**TASK**. Beneath this instruction is a listing. Transcribe from it only the stretch from the line with "it is full." through the line with "age, [23] zero", both end lines included, exactly as written.

**DATASET CONTENT**.

+--

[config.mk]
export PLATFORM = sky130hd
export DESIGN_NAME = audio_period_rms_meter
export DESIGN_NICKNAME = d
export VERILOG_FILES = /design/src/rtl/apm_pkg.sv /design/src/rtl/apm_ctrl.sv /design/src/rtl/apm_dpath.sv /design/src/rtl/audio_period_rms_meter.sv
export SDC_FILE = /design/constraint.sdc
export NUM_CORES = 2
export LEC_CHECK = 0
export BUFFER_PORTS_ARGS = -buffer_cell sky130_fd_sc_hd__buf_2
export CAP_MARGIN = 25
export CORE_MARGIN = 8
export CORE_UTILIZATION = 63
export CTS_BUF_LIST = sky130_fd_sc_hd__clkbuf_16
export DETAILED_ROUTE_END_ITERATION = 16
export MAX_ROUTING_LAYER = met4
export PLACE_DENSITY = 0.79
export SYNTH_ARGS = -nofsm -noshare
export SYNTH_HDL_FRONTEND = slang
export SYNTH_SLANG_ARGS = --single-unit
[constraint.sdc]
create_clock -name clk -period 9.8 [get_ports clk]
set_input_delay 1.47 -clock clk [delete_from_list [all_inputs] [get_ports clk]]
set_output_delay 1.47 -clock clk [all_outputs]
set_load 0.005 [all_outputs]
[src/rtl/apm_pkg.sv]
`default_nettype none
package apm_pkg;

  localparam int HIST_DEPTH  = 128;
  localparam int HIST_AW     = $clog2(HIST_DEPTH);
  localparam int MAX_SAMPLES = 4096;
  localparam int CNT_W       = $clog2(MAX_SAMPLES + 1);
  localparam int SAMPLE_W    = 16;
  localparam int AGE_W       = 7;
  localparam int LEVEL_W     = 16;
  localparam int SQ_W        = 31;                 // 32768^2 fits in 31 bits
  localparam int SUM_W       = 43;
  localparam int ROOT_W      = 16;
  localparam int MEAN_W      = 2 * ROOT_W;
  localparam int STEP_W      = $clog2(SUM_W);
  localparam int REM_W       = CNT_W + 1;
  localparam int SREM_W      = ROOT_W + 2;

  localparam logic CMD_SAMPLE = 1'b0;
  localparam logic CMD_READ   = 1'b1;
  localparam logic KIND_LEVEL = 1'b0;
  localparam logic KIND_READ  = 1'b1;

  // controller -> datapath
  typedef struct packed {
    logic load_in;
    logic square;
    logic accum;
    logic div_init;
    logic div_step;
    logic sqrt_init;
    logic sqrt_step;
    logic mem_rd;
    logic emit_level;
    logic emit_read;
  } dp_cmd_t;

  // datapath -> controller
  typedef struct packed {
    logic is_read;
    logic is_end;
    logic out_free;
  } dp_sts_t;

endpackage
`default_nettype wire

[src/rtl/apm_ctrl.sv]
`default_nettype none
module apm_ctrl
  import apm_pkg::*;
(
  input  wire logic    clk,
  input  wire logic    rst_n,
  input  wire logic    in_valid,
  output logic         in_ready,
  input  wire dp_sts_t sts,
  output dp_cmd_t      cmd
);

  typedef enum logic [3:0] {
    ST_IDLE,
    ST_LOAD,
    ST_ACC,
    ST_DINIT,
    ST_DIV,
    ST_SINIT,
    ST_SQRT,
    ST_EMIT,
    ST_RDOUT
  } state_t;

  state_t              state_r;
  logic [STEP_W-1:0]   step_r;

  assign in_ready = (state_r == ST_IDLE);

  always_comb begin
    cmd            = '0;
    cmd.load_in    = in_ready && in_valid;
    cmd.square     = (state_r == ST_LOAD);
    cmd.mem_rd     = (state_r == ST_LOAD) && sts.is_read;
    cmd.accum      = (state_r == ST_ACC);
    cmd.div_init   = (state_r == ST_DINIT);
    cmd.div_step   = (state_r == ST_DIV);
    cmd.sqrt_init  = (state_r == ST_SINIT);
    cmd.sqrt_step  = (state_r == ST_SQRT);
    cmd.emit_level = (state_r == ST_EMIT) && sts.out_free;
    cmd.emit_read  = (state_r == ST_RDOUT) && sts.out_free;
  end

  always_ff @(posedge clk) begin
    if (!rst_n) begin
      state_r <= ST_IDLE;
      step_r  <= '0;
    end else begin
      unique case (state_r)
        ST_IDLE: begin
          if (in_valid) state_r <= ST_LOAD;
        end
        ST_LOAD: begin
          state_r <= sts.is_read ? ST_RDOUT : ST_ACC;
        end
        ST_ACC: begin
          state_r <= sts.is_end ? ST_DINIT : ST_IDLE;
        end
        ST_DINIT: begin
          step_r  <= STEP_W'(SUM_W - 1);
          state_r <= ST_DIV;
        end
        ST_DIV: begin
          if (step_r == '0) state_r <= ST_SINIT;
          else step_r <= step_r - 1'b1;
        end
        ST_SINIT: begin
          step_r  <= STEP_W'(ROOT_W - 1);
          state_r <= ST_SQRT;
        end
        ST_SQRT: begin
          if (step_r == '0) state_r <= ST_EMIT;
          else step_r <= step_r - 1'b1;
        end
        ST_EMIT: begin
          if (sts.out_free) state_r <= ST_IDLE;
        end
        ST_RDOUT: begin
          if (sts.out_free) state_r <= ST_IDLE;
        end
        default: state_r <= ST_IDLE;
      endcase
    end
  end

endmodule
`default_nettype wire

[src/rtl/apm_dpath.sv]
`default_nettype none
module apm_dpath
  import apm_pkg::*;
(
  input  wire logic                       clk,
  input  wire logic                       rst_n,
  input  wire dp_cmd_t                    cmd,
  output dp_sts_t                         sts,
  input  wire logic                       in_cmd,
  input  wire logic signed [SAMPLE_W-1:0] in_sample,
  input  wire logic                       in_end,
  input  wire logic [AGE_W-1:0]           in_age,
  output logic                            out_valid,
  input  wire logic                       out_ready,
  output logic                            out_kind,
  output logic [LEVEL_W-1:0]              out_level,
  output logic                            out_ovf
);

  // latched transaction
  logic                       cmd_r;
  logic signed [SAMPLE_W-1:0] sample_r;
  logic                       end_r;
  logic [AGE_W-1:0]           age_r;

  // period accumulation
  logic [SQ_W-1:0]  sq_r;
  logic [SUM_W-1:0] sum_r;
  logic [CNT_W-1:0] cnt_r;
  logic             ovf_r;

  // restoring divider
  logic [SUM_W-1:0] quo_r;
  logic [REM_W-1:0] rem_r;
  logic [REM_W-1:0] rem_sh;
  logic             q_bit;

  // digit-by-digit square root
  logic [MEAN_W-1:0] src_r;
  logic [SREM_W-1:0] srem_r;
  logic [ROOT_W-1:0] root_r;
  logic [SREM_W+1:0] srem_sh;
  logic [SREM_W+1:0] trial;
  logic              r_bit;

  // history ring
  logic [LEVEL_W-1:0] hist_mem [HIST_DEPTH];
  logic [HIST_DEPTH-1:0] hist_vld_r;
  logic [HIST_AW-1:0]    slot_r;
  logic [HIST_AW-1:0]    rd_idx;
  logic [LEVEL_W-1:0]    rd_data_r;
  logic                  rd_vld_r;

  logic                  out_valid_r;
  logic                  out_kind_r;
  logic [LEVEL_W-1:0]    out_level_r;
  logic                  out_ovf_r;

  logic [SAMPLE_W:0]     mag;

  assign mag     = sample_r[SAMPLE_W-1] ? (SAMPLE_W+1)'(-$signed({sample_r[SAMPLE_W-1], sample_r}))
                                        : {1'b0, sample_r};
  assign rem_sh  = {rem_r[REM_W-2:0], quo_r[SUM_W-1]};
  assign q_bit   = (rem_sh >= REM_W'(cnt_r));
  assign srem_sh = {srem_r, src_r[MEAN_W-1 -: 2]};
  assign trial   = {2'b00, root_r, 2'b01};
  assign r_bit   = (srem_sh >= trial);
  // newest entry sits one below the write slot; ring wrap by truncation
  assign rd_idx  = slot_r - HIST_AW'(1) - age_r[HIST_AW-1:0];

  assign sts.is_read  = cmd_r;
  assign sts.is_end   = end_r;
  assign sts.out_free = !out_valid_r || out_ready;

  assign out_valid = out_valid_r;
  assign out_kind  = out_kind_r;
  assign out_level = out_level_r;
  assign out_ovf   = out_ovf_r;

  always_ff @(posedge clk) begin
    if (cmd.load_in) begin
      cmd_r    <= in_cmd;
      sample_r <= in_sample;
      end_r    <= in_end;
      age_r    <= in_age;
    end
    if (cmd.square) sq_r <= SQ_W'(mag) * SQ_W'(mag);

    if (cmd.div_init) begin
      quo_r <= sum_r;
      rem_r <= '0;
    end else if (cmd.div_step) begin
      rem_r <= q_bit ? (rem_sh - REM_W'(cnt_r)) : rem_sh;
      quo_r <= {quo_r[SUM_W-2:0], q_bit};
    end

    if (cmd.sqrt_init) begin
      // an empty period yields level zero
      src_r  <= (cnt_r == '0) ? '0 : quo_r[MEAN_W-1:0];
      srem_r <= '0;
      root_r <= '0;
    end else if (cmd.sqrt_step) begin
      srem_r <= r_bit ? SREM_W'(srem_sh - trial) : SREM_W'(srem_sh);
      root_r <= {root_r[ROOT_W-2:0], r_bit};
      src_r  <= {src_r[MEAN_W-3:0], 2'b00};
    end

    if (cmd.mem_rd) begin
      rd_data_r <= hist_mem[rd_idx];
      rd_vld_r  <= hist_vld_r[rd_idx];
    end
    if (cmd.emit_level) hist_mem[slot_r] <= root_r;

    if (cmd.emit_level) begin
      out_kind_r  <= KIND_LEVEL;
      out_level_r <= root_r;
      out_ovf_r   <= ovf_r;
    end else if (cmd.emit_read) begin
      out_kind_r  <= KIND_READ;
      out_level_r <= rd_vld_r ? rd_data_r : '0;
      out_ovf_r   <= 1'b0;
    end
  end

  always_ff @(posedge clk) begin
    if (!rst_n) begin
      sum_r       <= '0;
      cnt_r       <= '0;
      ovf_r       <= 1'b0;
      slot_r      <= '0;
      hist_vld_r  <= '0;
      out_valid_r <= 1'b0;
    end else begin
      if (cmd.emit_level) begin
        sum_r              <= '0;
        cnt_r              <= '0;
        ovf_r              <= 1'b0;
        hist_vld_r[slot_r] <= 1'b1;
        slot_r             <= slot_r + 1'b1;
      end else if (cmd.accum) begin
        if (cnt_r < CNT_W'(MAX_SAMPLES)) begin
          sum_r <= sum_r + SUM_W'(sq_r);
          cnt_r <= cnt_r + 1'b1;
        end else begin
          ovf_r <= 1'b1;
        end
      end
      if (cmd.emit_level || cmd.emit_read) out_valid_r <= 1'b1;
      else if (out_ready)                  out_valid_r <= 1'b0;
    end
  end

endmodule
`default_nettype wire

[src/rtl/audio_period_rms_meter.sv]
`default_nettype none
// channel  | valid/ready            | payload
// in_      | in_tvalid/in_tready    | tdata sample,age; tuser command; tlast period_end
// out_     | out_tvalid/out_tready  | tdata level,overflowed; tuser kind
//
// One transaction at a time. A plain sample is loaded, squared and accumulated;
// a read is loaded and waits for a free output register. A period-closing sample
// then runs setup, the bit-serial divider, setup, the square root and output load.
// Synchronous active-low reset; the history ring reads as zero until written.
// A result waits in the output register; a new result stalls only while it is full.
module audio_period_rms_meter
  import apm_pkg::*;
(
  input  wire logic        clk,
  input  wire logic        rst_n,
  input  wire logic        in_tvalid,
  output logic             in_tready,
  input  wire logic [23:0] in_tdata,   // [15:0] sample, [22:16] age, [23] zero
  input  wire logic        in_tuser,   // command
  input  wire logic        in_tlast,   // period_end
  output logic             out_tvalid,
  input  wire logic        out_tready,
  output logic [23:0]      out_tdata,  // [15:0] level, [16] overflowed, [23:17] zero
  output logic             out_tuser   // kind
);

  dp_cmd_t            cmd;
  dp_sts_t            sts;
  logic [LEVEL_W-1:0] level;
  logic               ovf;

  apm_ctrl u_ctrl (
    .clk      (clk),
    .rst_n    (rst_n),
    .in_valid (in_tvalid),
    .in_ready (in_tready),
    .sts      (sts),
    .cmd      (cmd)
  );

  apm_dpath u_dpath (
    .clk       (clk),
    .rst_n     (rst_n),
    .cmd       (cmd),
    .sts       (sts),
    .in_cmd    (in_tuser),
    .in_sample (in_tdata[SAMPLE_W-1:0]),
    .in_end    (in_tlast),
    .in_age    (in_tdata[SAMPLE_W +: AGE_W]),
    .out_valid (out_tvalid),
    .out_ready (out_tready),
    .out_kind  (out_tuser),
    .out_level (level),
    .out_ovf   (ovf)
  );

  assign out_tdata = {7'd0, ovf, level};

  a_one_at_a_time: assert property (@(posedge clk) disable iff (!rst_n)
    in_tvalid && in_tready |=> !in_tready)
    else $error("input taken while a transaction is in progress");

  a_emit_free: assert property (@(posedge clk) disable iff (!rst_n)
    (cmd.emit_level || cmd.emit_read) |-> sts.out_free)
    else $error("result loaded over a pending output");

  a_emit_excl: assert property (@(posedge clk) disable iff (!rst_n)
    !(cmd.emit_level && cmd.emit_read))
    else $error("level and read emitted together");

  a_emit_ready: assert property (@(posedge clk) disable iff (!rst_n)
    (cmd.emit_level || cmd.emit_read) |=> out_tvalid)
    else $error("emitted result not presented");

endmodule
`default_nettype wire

+--

**TASK ANSWER**.
// A result waits in the output register; a new result stalls only while it is full.
module audio_period_rms_meter
  import apm_pkg::*;
(
  input  wire logic        clk,
  input  wire logic        rst_n,
  input  wire logic        in_tvalid,
  output logic             in_tready,
  input  wire logic [23:0] in_tdata,   // [15:0] sample, [22:16] age, [23] zero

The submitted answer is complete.